Другая часть ученых была интернирована – работала, как в плену (и надо сказать, ей страна обязана многими замечательными достижениями в физике и технике). Про существовавших на свободе можно было сказать: может быть, только кажется, что они существуют. Поэтому и неудивительно, что Аничков, как и Президиум Академии в целом, были тогда в трудном положении.

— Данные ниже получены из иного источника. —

**src/hw/rsam_pkg.sv**
```systemverilog
// Operation
// Overlap is allowed only in electronic rolling shutter mode, never global reset release.
// On free-run-only variants, overlap needs both trigger modes off.
// Without overlap, exposure plus readout ends before the next frame starts.
// With overlap, a new frame starts while the previous one still completes.
// Frame period runs from line-one exposure start to the next one.
// Overlapped when period is at most exposure plus readout, otherwise not.
// Readout duration in microseconds is readable for current settings.
// Trigger source waits 400 us after line-one exposure end before triggering.
// An early frame start trigger is dropped and raises an overtrigger event.
// Trigger source should use the frame trigger ready output.
// Global variant: exposure output spans each frame's exposure time.
// Exposure output may lag exposure start and end by a fixed delay.
// Rolling variant: exposure output spans first line start to last line end.
// Rolling exposure output behaves the same in both shutter modes.
// Flash window output is high exactly while the flash window is open.
// Global variant: flash window output equals exposure output.
// Software selects an output line, then assigns its source signal.
// Rolling mode flash opens line shift times (height-1) after trigger, closes at exposure end.
// Global reset release flash opens at trigger and lasts the exposure time.
// Trigger ready rises on entering wait state, falls when a trigger is accepted.
// Gap counter starts at line-one exposure end and gates trigger ready.
package rsam_pkg;
  localparam int          CLK_PERIOD_NS   = 5;
  localparam int          US_NS           = 1000;
  localparam int          US_CYCLES       = US_NS / CLK_PERIOD_NS;
  localparam int          GAP_MIN_US      = 400;
  localparam int          EXP_LAG_CYCLES  = 2;
  localparam int          TW              = 24;
  localparam int          NUM_LINES       = 3;
  localparam int          NUM_SLOTS       = 2;

  localparam logic [5:0]  OFS_CTRL        = 6'h00;
  localparam logic [5:0]  OFS_EXPOSURE    = 6'h04;
  localparam logic [5:0]  OFS_LINE_SHIFT  = 6'h08;
  localparam logic [5:0]  OFS_ROI_HEIGHT  = 6'h0c;
  localparam logic [5:0]  OFS_LINE_SEL    = 6'h10;
  localparam logic [5:0]  OFS_LINE_SRC    = 6'h14;
  localparam logic [5:0]  OFS_READOUT     = 6'h18;
  localparam logic [5:0]  OFS_STATUS      = 6'h1c;
  localparam logic [5:0]  OFS_PERIOD      = 6'h20;

  localparam int          CTRL_GRR        = 0;
  localparam int          CTRL_BURST_TRIG = 1;
  localparam int          CTRL_START_TRIG = 2;
  localparam int          CTRL_GLOBAL     = 3;
  localparam int          CTRL_FREE_ONLY  = 4;
  localparam int          CTRL_ACQ_EN     = 5;

  localparam int          ST_READY        = 0;
  localparam int          ST_OVERLAP      = 1;
  localparam int          ST_OVERTRIG     = 2;
  localparam int          ST_EXPOSURE     = 3;
  localparam int          ST_FLASH        = 4;

  localparam logic [5:0]  CTRL_RST        = 6'h00;
  localparam logic [23:0] EXPOSURE_RST    = 24'h0003e8;
  localparam logic [15:0] LINE_SHIFT_RST  = 16'h0023;
  localparam logic [11:0] ROI_HEIGHT_RST  = 12'h010;

  typedef struct packed {
    logic acq_en;
    logic free_only;
    logic global_sensor;
    logic start_trig_on;
    logic burst_trig_on;
    logic grr_mode;
  } rsam_cfg_s;
endpackage : rsam_pkg

```
**src/hw/rsam_top.sv**
```systemverilog
// Our own choices: the register offsets and register access over Avalon-MM.
`timescale 1ns/1ps
`default_nettype none
module rsam_top (
  input  wire logic                         clock,                // 200 MHz clock
  input  wire logic                         rst_n,                // Async reset, active low
  input  wire logic [5:0]                   avs_address,          // Byte address
  input  wire logic                         avs_read,             // Read request
  input  wire logic                         avs_write,            // Write request
  input  wire logic [31:0]                  avs_writedata,        // Write data
  input  wire logic [3:0]                   avs_byteenable,       // Byte lanes
  output logic [31:0]                       avs_readdata,         // Read data
  output logic                              avs_waitrequest,      // Stall
  input  wire logic                         ext_frame_trig_in,    // External frame start trigger pin
  output logic                              frame_trig_ready_out, // Waiting for frame start
  output logic                              overtrigger_out,      // Overtrigger event pulse
  output logic                              exposure_phase_out,   // Exposure active
  output logic                              flash_window_out,     // Flash window open
  output logic [rsam_pkg::NUM_LINES-1:0]    line_out              // Routed output lines
);
  localparam int TW = rsam_pkg::TW;
  localparam int NS = rsam_pkg::NUM_SLOTS;

  // Reset release
  logic [1:0] rst_sync_q;
  always_ff @(posedge clock or negedge rst_n) begin
    if (!rst_n) rst_sync_q <= 2'h0;
    else        rst_sync_q <= {rst_sync_q[0], 1'b1};
  end
  wire rst_ni = rst_sync_q[1];

  // Registers
  rsam_pkg::rsam_cfg_s               cfg_q;
  logic [TW-1:0]                     exposure_q;
  logic [15:0]                       line_shift_q;
  logic [11:0]                       roi_height_q;
  logic [1:0]                        line_sel_q;
  logic [rsam_pkg::NUM_LINES-1:0]    line_src_q;
  logic                              overtrig_q;
  logic [TW-1:0]                     period_q;
  logic                              waitreq_q;
  logic [31:0]                       rdata_q;

  // Derived timing, all in microseconds
  wire [27:0]    ro_full    = 28'(line_shift_q) * 28'(roi_height_q);
  wire [27:0]    sh_full    = 28'(line_shift_q) * 28'(roi_height_q - 12'h001);
  wire [TW-1:0]  readout_us = ro_full[TW-1:0];
  wire [TW-1:0]  shift_us   = (roi_height_q == 12'h000) ? '0 : sh_full[TW-1:0];
  wire [TW-1:0]  last_end   = TW'(exposure_q + shift_us);
  wire [TW-1:0]  frame_end  = TW'(exposure_q + readout_us);

  // Microsecond tick
  logic [7:0] pre_q;
  wire        tick = (pre_q == 8'(rsam_pkg::US_CYCLES - 1));
  always_ff @(posedge clock or negedge rst_ni) begin
    if (!rst_ni) pre_q <= 8'h00;
    else         pre_q <= tick ? 8'h00 : pre_q + 8'h01;
  end

  // Trigger pin synchroniser
  logic [2:0] trig_sync_q;
  logic       trig_lvl_q;
  always_ff @(posedge clock or negedge rst_ni) begin
    if (!rst_ni) begin
      trig_sync_q <= 3'h0;
      trig_lvl_q  <= 1'b0;
    end else begin
      trig_sync_q <= {trig_sync_q[1:0], ext_frame_trig_in};
      if (trig_sync_q[1] == trig_sync_q[2]) trig_lvl_q <= trig_sync_q[2];
    end
  end
  wire trig_rise = trig_sync_q[1] & trig_sync_q[2] & ~trig_lvl_q;

  // Overlap permission
  wire free_run   = ~cfg_q.burst_trig_on & ~cfg_q.start_trig_on;
  wire overlap_ok = ~cfg_q.grr_mode
                  & (~cfg_q.free_only | free_run);

  // Frame slots
  logic [NS-1:0] busy_q;
  logic [TW-1:0] t_q [NS];
  logic [NS-1:0] exp_on;
  logic [NS-1:0] fl_on;
  logic [NS-1:0] l1_end;
  logic [NS-1:0] done;
  logic [NS-1:0] start_slot;
  logic          ready_q;

  wire any_busy  = |busy_q;
  wire all_busy  = &busy_q;
  wire ext_req   = cfg_q.start_trig_on & trig_rise;
  wire int_req   = ~cfg_q.start_trig_on & cfg_q.acq_en;
  wire start_now = ready_q & (ext_req | int_req);
  wire ovt_evt   = ext_req & ~ready_q;

  assign start_slot = busy_q[0] ? 2'b10 : 2'b01;

  generate
    for (genvar i = 0; i < NS; i++) begin : g_slot
      wire [TW-1:0] t = t_q[i];
      wire rs_exp  = (t < last_end);
      wire gs_exp  = (t < exposure_q);
      wire ers_fl  = (t >= shift_us) && (t < exposure_q);
      wire grr_fl  = (t < exposure_q);
      assign exp_on[i] = busy_q[i] & (cfg_q.global_sensor ? gs_exp : rs_exp);
      assign fl_on[i]  = busy_q[i] & (cfg_q.global_sensor ? gs_exp
                                     : (cfg_q.grr_mode ? grr_fl : ers_fl));
      assign l1_end[i] = busy_q[i] & tick & (t == exposure_q);
      assign done[i]   = busy_q[i] & (t >= frame_end);

      always_ff @(posedge clock or negedge rst_ni) begin
        if (!rst_ni) begin
          busy_q[i] <= 1'b0;
          t_q[i]    <= '0;
        end else if (start_now && start_slot[i]) begin
          busy_q[i] <= 1'b1;
          t_q[i]    <= '0;
        end else if (done[i]) begin
          busy_q[i] <= 1'b0;
        end else if (busy_q[i] && tick) begin
          t_q[i]    <= t_q[i] + 24'h000001;
        end
      end
    end
  endgenerate

  // Gap after line-one exposure end
  logic [TW-1:0] gap_q;
  logic          gap_arm_q;
  wire           gap_ok = (gap_q >= TW'(rsam_pkg::GAP_MIN_US));
  always_ff @(posedge clock or negedge rst_ni) begin
    if (!rst_ni) begin
      gap_q     <= '0;
      gap_arm_q <= 1'b0;
    end else if (start_now) begin
      gap_q     <= '0;
      gap_arm_q <= 1'b0;
    end else if (|l1_end) begin
      gap_q     <= '0;
      gap_arm_q <= 1'b1;
    end else if (gap_arm_q && tick && !gap_ok) begin
      gap_q     <= gap_q + 24'h000001;
    end
  end

  // Trigger ready
  wire ready_d = cfg_q.acq_en & ~start_now
               & (~any_busy
               | (overlap_ok & gap_arm_q & gap_ok & ~all_busy));
  always_ff @(posedge clock or negedge rst_ni) begin
    if (!rst_ni) ready_q <= 1'b0;
    else         ready_q <= ready_d;
  end

  // Frame period
  logic [TW-1:0] per_cnt_q;
  logic          per_valid_q;
  wire           per_sat = &per_cnt_q;
  always_ff @(posedge clock or negedge rst_ni) begin
    if (!rst_ni) begin
      per_cnt_q   <= '0;
      period_q    <= '0;
      per_valid_q <= 1'b0;
    end else if (start_now) begin
      per_cnt_q   <= '0;
      per_valid_q <= 1'b1;
      if (per_valid_q) period_q <= per_cnt_q;
    end else if (tick && !per_sat) begin
      per_cnt_q   <= per_cnt_q + 24'h000001;
    end
  end
  wire overlapped = per_valid_q & (period_q <= frame_end);

  // Exposure and flash outputs with fixed lag
  localparam int LG = rsam_pkg::EXP_LAG_CYCLES;
  logic [LG-1:0] exp_dly_q;
  logic [LG-1:0] fl_dly_q;
  always_ff @(posedge clock or negedge rst_ni) begin
    if (!rst_ni) begin
      exp_dly_q <= '0;
      fl_dly_q  <= '0;
    end else begin
      exp_dly_q <= {exp_dly_q[LG-2:0], |exp_on};
      fl_dly_q  <= {fl_dly_q[LG-2:0], |fl_on};
    end
  end
  wire exp_now = exp_dly_q[LG-1];
  wire fl_now  = fl_dly_q[LG-1];

  logic [rsam_pkg::NUM_LINES-1:0] line_d;
  generate
    for (genvar j = 0; j < rsam_pkg::NUM_LINES; j++) begin : g_line
      assign line_d[j] = line_src_q[j] ? fl_now : exp_now;
    end
  endgenerate

  always_ff @(posedge clock or negedge rst_ni) begin
    if (!rst_ni) begin
      exposure_phase_out <= 1'b0;
      flash_window_out   <= 1'b0;
      line_out           <= '0;
      overtrigger_out    <= 1'b0;
    end else begin
      exposure_phase_out <= exp_now;
      flash_window_out   <= fl_now;
      line_out           <= line_d;
      overtrigger_out    <= ovt_evt;
    end
  end
  assign frame_trig_ready_out = ready_q;

  // Avalon-MM slave, one wait state
  wire        req    = avs_read | avs_write;
  wire        acc    = req & ~waitreq_q;
  wire        wr_acc = acc & avs_write;
  wire [31:0] wd     = avs_writedata & {{8{avs_byteenable[3]}}, {8{avs_byteenable[2]}},
                                        {8{avs_byteenable[1]}}, {8{avs_byteenable[0]}}};
  wire        w_ctrl = wr_acc & (avs_address == rsam_pkg::OFS_CTRL);
  wire        w_exp  = wr_acc & (avs_address == rsam_pkg::OFS_EXPOSURE);
  wire        w_ls   = wr_acc & (avs_address == rsam_pkg::OFS_LINE_SHIFT);
  wire        w_roi  = wr_acc & (avs_address == rsam_pkg::OFS_ROI_HEIGHT);
  wire        w_sel  = wr_acc & (avs_address == rsam_pkg::OFS_LINE_SEL);
  wire        w_src  = wr_acc & (avs_address == rsam_pkg::OFS_LINE_SRC);
  wire        w_stat = wr_acc & (avs_address == rsam_pkg::OFS_STATUS);
  wire        sel_ok = (line_sel_q < 2'(rsam_pkg::NUM_LINES));

  wire [31:0] status_w = 32'({fl_now, exp_now, overtrig_q, overlapped, ready_q});
  wire [31:0] rd_mux =
      (avs_address == rsam_pkg::OFS_CTRL)       ? 32'(cfg_q)        :
      (avs_address == rsam_pkg::OFS_EXPOSURE)   ? 32'(exposure_q)   :
      (avs_address == rsam_pkg::OFS_LINE_SHIFT) ? 32'(line_shift_q) :
      (avs_address == rsam_pkg::OFS_ROI_HEIGHT) ? 32'(roi_height_q) :
      (avs_address == rsam_pkg::OFS_LINE_SEL)   ? 32'(line_sel_q)   :
      (avs_address == rsam_pkg::OFS_LINE_SRC)   ? 32'(sel_ok & line_src_q[line_sel_q]) :
      (avs_address == rsam_pkg::OFS_READOUT)    ? 32'(readout_us)   :
      (avs_address == rsam_pkg::OFS_STATUS)     ? status_w          :
      (avs_address == rsam_pkg::OFS_PERIOD)     ? 32'(period_q)     : 32'h00000000;

  always_ff @(posedge clock or negedge rst_ni) begin
    if (!rst_ni) begin
      waitreq_q <= 1'b1;
      rdata_q   <= 32'h00000000;
    end else begin
      waitreq_q <= ~(req & waitreq_q);
      if (req && waitreq_q) rdata_q <= rd_mux;
    end
  end
  assign avs_waitrequest = waitreq_q;
  assign avs_readdata    = rdata_q;

  always_ff @(posedge clock or negedge rst_ni) begin
    if (!rst_ni) begin
      cfg_q        <= rsam_pkg::CTRL_RST;
      exposure_q   <= rsam_pkg::EXPOSURE_RST;
      line_shift_q <= rsam_pkg::LINE_SHIFT_RST;
      roi_height_q <= rsam_pkg::ROI_HEIGHT_RST;
      line_sel_q   <= 2'h0;
      line_src_q   <= '0;
      overtrig_q   <= 1'b0;
    end else begin
      if (w_ctrl) cfg_q        <= rsam_pkg::rsam_cfg_s'(wd[5:0]);
      if (w_exp)  exposure_q   <= wd[TW-1:0];
      if (w_ls)   line_shift_q <= wd[15:0];
      if (w_roi)  roi_height_q <= wd[11:0];
      if (w_sel)  line_sel_q   <= wd[1:0];
      if (w_src && sel_ok) line_src_q[line_sel_q] <= wd[0];
      // Set wins over write-one clear
      if (ovt_evt)                          overtrig_q <= 1'b1;
      else if (w_stat && wd[rsam_pkg::ST_OVERTRIG]) overtrig_q <= 1'b0;
    end
  end
endmodule : rsam_top
`default_nettype wire
```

Мы должны были, например, терпеть поток различных изобретателей-новаторов. Новатор – обычно безграмотный человек, отчасти нахал, отчасти истерик, цель его – прославиться и получить выгодную должность. Одни новаторы предлагают методы исследования, другие – способы лечения, третьи – теории. Часть методов исследования – прямой плагиат из иностранных источников, благо связь с западным миром почти прервана, журналы доступны немногим. Ведь даже цитировать иностранных авторов не полагалось: да редакция их имена все равно должна была вычеркивать, так как советская наука – передовая, первая в мире, и только несоветский человек может "преклоняться перед заграницей". Даже название некоторых диагностических признаков или методик стали "русифицироваться". Точку Эрба для выслушивания аортального диастолического шума переименовали в точку Боткина (который, ссылаясь на Эрба, указывал на ее значение); симптом Битторфа стал симптомом Тушинского, хотя сам Михаил Дмитриевич, ссылавшийся в своих работах на этот симптом как на симптом Битторфа, и не думал, конечно, его открытие приписывать себе. Появился "симптом Кончаловского", хотя это был признак, хорошо и всюду известный как симптом Румпель-Леде, и т. д. и т. п. Словом, наступила полоса "мокроступов" и "земленаук" – с той разницей, что шла не игра в переиначивание терминов на русский язык, а беззастенчивое ограбление интернациональной науки и воровское приписывание ее открытий отечественным ученым (конечно, без их согласия), своего рода шантаж под флагом патриотизма.